··· RECORDS SUPPLIED ···
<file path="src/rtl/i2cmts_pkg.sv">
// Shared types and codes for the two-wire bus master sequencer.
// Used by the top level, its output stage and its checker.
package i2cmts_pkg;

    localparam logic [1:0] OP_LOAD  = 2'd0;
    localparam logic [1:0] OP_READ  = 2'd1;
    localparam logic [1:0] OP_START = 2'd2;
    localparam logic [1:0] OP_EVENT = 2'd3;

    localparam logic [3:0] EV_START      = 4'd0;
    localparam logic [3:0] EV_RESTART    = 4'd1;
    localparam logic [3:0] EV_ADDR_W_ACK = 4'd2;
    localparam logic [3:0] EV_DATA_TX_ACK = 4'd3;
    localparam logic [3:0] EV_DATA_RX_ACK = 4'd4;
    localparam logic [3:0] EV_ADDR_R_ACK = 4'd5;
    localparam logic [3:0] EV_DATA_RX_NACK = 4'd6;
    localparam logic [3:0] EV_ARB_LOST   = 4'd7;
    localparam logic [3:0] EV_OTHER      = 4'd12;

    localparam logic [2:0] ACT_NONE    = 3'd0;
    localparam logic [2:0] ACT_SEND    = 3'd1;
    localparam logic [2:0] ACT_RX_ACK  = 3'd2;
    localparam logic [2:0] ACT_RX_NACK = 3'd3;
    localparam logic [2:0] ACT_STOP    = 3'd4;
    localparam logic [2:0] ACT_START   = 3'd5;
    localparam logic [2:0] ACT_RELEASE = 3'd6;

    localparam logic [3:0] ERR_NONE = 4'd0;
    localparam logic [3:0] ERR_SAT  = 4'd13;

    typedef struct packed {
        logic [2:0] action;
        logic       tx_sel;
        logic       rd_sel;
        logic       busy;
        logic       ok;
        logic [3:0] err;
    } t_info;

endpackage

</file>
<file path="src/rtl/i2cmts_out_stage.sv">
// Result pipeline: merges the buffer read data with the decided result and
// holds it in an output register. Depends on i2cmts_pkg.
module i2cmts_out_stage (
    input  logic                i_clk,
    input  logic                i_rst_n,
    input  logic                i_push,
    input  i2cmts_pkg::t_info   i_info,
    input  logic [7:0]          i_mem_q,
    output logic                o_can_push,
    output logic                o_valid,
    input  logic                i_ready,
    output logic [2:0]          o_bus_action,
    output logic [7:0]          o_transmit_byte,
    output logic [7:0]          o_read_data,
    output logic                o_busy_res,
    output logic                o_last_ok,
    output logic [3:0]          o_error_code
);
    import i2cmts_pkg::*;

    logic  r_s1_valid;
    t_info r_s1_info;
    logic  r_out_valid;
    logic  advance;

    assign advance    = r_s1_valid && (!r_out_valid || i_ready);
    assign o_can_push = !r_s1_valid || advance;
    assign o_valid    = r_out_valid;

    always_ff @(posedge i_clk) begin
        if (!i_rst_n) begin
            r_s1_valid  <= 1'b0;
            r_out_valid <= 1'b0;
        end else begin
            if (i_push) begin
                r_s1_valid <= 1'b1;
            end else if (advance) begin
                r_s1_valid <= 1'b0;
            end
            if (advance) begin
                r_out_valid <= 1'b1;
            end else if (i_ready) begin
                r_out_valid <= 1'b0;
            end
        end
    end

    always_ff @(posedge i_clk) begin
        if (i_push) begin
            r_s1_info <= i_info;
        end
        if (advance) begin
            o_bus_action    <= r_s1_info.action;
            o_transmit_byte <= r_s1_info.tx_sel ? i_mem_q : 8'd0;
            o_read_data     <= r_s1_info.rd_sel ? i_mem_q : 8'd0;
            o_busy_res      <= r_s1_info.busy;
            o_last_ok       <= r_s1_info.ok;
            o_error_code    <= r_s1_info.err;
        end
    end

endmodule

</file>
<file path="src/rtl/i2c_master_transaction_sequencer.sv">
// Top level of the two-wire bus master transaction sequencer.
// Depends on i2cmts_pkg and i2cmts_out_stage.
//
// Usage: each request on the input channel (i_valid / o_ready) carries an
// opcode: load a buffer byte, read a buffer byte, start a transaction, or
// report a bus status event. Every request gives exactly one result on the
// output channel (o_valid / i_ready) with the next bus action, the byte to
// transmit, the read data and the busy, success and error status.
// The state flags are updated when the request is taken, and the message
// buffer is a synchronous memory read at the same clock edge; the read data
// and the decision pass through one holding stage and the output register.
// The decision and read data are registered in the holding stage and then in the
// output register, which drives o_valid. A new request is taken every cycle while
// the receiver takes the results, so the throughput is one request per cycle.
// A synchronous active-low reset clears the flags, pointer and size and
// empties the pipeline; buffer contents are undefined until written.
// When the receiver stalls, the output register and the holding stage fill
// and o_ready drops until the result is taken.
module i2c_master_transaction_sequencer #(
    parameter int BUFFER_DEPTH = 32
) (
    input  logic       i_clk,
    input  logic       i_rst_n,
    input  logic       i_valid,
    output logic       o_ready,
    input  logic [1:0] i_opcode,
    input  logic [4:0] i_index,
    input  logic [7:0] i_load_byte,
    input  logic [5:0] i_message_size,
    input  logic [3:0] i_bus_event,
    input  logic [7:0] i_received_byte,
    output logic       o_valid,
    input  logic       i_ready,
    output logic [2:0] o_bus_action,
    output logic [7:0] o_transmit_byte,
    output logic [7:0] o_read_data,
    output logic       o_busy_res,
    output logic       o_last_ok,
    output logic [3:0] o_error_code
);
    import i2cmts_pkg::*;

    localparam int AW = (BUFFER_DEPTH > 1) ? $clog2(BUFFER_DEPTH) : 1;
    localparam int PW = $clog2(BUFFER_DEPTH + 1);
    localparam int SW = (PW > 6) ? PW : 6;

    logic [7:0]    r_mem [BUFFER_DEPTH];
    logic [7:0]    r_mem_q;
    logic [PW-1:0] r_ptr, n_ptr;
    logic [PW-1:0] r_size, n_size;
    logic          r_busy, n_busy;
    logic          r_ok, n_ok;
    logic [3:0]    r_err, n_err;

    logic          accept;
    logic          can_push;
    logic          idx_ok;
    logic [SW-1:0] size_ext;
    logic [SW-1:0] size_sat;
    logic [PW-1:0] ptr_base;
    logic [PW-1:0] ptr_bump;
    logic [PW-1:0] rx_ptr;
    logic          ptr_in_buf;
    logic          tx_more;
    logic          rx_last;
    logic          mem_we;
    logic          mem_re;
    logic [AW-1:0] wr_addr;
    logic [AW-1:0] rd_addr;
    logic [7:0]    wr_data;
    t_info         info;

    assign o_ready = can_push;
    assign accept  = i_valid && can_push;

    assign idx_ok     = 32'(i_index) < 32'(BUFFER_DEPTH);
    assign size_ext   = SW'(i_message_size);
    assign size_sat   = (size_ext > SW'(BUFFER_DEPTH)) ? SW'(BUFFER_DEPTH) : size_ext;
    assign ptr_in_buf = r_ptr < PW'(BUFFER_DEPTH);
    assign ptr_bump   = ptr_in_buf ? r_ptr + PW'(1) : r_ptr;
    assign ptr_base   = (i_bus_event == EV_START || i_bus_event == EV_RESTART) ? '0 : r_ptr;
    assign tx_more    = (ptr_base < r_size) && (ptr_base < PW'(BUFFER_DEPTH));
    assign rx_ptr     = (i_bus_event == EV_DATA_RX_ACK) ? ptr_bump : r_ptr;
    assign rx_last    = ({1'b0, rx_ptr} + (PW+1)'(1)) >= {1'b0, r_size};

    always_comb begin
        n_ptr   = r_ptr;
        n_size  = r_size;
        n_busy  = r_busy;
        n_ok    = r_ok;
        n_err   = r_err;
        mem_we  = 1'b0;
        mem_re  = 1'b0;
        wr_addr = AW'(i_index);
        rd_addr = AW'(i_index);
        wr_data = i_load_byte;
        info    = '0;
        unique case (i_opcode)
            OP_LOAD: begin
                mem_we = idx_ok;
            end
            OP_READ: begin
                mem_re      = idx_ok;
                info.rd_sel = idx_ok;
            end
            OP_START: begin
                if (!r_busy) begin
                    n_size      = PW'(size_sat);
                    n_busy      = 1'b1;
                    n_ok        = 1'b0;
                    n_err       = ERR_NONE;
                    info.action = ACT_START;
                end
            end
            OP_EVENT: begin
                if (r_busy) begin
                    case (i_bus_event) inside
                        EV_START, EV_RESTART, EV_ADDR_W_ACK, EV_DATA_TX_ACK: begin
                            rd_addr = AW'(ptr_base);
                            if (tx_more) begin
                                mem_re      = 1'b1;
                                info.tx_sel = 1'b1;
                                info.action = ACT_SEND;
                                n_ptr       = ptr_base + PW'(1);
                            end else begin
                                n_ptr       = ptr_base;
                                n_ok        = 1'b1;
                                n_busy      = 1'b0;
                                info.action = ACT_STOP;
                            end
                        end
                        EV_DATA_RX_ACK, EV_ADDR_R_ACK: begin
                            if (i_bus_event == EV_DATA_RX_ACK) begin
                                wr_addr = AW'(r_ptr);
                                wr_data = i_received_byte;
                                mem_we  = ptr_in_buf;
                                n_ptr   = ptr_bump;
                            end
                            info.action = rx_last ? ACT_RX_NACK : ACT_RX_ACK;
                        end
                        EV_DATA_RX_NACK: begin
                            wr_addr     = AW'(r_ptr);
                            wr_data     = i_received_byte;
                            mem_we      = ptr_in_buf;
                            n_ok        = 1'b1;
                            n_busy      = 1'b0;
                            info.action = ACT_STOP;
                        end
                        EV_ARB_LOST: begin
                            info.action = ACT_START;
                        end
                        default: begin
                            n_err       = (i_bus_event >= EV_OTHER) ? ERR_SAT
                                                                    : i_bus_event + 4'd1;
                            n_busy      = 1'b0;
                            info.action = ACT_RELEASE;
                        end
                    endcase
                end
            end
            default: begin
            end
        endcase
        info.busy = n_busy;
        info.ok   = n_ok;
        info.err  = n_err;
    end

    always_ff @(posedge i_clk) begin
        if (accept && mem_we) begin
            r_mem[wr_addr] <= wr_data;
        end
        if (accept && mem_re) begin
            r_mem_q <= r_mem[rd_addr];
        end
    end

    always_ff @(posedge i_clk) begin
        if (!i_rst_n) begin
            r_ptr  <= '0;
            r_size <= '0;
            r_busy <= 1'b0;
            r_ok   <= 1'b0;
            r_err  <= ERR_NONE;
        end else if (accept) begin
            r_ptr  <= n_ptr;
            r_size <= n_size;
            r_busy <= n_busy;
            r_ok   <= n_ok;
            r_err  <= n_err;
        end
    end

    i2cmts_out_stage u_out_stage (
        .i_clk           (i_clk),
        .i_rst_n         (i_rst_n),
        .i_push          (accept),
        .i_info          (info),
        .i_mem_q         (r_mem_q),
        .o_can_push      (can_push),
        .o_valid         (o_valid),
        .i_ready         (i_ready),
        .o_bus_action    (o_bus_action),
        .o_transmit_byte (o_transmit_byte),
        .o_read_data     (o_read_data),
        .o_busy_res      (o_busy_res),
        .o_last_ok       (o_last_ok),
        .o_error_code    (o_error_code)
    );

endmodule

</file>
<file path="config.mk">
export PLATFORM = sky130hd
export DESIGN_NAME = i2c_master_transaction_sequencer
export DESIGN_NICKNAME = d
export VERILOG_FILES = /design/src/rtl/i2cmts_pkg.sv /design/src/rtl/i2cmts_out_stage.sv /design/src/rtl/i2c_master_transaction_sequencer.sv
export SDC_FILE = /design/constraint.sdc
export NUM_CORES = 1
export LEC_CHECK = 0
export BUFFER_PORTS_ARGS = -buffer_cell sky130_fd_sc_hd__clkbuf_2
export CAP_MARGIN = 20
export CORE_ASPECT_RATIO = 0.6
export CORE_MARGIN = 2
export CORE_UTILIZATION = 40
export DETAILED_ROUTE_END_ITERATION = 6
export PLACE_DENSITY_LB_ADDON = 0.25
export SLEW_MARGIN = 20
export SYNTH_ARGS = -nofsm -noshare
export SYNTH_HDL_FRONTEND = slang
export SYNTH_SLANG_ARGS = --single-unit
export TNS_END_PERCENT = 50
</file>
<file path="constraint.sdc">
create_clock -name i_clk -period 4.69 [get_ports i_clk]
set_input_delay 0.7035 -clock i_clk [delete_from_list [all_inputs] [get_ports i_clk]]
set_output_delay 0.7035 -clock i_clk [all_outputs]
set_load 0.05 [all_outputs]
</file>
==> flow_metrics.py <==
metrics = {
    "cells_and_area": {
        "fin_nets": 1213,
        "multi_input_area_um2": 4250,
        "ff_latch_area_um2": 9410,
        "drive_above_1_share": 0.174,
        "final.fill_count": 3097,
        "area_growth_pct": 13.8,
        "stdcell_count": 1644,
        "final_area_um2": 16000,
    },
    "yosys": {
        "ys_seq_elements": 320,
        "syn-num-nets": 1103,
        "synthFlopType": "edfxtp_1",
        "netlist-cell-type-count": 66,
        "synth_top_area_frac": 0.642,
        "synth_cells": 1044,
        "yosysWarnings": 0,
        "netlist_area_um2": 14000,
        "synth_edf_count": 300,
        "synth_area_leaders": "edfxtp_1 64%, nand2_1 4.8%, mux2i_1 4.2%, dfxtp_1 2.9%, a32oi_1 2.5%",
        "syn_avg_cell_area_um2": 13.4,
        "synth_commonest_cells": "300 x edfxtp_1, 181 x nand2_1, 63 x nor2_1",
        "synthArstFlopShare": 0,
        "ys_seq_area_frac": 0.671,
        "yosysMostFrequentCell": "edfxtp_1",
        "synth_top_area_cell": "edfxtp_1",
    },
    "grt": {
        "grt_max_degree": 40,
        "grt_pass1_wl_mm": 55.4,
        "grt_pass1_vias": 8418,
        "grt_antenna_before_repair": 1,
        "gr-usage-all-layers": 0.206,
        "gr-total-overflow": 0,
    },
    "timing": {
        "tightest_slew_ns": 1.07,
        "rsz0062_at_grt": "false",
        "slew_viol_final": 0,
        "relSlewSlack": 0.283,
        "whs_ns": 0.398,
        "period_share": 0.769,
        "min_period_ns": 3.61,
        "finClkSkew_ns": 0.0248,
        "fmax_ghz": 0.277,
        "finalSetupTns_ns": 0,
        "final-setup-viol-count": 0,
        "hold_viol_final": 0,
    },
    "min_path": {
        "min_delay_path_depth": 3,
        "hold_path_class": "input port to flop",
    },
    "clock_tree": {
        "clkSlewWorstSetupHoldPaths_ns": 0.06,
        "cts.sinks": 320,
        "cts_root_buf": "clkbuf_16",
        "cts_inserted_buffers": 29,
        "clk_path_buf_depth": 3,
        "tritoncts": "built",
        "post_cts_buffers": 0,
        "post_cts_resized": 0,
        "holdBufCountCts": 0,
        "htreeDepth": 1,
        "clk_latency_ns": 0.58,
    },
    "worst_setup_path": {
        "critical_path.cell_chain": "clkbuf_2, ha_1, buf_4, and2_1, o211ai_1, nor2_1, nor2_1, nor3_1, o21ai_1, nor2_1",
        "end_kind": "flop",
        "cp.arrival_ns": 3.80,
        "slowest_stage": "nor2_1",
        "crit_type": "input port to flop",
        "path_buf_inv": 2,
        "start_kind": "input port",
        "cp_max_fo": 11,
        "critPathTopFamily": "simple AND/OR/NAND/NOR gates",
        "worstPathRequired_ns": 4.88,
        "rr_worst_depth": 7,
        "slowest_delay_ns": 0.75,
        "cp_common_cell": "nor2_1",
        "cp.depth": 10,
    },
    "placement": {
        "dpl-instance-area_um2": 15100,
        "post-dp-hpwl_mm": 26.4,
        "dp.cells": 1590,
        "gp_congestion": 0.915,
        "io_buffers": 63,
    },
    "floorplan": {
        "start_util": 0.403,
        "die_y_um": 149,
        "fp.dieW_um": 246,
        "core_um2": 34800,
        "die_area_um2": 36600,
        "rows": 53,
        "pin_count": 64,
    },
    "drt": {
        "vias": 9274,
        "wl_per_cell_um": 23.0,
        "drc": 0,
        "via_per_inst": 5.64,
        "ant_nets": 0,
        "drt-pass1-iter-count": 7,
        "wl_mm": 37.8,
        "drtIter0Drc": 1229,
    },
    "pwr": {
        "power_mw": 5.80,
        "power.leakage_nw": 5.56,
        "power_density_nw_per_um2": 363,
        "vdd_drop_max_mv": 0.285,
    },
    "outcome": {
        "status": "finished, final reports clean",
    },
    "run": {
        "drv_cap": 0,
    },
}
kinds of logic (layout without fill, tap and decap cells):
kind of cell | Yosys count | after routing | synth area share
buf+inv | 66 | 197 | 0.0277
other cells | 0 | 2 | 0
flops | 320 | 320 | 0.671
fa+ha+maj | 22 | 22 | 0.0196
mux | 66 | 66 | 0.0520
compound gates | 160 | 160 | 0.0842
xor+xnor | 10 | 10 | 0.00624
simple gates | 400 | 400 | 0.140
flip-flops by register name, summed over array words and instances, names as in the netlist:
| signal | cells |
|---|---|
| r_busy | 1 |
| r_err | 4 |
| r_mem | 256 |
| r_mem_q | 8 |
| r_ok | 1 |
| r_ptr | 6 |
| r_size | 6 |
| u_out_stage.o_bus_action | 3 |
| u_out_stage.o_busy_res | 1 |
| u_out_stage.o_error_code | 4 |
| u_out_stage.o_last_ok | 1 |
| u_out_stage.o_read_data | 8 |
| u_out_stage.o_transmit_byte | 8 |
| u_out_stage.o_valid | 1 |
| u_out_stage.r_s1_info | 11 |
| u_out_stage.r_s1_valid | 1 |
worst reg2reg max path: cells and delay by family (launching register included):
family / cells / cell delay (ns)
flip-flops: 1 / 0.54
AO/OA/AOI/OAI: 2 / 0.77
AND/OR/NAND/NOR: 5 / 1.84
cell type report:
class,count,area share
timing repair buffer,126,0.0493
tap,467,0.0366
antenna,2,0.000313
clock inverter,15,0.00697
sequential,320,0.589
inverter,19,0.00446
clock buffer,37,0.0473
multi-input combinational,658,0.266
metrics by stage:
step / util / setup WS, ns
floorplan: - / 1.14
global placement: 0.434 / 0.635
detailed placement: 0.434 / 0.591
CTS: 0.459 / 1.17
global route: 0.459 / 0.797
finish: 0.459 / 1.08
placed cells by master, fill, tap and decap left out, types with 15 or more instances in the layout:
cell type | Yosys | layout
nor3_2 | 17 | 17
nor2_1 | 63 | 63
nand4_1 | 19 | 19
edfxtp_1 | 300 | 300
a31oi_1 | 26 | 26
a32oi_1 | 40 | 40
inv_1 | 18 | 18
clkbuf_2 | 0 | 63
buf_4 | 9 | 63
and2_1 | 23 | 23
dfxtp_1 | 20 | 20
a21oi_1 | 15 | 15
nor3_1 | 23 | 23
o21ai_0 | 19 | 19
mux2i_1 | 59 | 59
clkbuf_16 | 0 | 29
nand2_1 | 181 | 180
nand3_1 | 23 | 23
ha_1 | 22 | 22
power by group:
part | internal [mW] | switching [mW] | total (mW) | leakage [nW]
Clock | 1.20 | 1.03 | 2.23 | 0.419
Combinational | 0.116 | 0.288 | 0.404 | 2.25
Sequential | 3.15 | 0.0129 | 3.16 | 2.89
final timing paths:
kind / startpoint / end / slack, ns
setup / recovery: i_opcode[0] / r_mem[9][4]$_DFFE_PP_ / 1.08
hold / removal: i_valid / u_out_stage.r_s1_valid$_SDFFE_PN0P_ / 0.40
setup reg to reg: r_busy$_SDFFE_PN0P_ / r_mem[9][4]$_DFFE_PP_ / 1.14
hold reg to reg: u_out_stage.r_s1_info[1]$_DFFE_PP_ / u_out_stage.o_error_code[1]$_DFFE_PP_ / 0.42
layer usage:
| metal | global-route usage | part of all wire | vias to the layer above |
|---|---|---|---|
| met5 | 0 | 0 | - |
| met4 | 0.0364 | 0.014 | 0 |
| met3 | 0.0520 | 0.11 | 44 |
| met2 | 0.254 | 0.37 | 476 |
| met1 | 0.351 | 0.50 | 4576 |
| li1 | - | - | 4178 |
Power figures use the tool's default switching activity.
···
··· RECORDS SUPPLIED ···
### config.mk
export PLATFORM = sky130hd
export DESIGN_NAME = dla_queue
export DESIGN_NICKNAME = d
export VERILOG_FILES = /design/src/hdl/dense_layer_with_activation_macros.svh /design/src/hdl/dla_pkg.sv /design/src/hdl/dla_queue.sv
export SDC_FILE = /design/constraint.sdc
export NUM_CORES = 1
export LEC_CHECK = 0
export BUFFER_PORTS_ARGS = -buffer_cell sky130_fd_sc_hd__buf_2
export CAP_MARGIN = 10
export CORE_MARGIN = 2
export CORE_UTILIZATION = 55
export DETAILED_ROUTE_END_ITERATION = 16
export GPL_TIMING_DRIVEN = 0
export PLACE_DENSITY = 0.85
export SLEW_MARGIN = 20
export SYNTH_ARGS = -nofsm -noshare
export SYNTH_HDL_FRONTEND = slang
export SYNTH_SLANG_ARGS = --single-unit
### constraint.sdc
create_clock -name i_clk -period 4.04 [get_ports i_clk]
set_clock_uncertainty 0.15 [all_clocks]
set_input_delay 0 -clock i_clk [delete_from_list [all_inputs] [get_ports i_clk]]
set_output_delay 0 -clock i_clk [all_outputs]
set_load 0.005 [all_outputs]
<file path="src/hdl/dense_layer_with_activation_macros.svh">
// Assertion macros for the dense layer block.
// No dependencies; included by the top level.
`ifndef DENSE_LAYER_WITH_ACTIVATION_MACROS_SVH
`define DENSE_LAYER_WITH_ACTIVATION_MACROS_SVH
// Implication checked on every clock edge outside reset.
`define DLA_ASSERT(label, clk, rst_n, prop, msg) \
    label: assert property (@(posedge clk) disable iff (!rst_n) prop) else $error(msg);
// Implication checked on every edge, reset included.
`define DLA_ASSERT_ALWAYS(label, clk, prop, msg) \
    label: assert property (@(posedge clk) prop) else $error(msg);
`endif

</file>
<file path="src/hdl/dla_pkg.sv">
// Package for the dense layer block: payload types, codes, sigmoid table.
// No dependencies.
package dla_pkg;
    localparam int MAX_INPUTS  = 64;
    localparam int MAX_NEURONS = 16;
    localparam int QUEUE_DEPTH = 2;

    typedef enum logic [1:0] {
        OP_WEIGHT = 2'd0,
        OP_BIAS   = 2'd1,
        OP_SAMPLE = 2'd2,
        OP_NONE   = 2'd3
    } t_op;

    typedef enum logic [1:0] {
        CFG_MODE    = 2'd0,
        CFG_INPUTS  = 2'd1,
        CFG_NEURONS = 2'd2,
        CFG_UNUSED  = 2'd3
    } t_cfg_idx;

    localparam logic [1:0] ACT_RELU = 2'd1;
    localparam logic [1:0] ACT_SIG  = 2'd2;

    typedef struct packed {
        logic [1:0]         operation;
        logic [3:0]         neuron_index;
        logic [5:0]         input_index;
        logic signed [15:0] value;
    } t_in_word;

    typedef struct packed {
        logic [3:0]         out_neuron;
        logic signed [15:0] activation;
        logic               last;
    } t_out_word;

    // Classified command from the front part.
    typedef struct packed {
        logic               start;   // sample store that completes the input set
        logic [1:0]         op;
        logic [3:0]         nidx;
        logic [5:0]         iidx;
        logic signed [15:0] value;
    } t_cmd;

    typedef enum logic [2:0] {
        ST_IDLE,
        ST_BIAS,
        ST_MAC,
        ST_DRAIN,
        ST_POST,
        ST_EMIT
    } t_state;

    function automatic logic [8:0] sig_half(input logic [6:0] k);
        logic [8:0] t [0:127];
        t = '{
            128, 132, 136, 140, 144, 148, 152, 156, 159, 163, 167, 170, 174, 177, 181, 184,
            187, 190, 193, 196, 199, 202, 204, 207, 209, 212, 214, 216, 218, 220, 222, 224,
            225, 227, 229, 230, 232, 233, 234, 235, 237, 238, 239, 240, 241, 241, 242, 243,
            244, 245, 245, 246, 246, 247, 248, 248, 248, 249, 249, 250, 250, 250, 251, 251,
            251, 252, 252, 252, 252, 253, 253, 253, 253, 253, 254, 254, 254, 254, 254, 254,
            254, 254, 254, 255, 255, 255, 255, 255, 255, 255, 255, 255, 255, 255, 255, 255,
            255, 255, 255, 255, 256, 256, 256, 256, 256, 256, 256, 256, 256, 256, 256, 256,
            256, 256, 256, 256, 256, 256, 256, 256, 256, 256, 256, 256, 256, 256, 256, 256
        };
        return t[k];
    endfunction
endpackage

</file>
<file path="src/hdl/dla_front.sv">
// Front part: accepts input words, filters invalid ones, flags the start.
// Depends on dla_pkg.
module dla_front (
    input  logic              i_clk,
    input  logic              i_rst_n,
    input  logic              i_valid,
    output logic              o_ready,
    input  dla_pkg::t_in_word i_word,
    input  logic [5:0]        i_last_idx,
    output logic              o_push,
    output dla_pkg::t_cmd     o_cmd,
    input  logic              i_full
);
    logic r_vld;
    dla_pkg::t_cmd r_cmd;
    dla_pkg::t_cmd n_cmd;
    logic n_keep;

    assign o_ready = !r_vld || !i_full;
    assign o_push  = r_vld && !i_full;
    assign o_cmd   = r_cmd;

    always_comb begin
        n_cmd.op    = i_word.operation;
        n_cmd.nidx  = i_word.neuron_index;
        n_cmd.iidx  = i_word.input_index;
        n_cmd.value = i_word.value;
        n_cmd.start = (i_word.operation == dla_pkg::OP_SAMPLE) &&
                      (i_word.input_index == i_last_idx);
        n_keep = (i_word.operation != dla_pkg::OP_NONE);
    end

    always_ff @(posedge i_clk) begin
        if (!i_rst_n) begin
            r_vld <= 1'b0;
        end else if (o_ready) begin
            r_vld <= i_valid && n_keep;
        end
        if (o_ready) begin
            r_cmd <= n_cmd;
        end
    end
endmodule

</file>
···
_TASK INSTRUCTIONS_: Out of the data above, set down the lines from the one with "u_out_stage.o_last_ok | 1 |" to the one with "class,count,area share", both included, exactly as written and with no additions.

_YOUR RESPONSE_:
| u_out_stage.o_last_ok | 1 |
| u_out_stage.o_read_data | 8 |
| u_out_stage.o_transmit_byte | 8 |
| u_out_stage.o_valid | 1 |
| u_out_stage.r_s1_info | 11 |
| u_out_stage.r_s1_valid | 1 |
worst reg2reg max path: cells and delay by family (launching register included):
family / cells / cell delay (ns)
flip-flops: 1 / 0.54
AO/OA/AOI/OAI: 2 / 0.77
AND/OR/NAND/NOR: 5 / 1.84
cell type report:
class,count,area share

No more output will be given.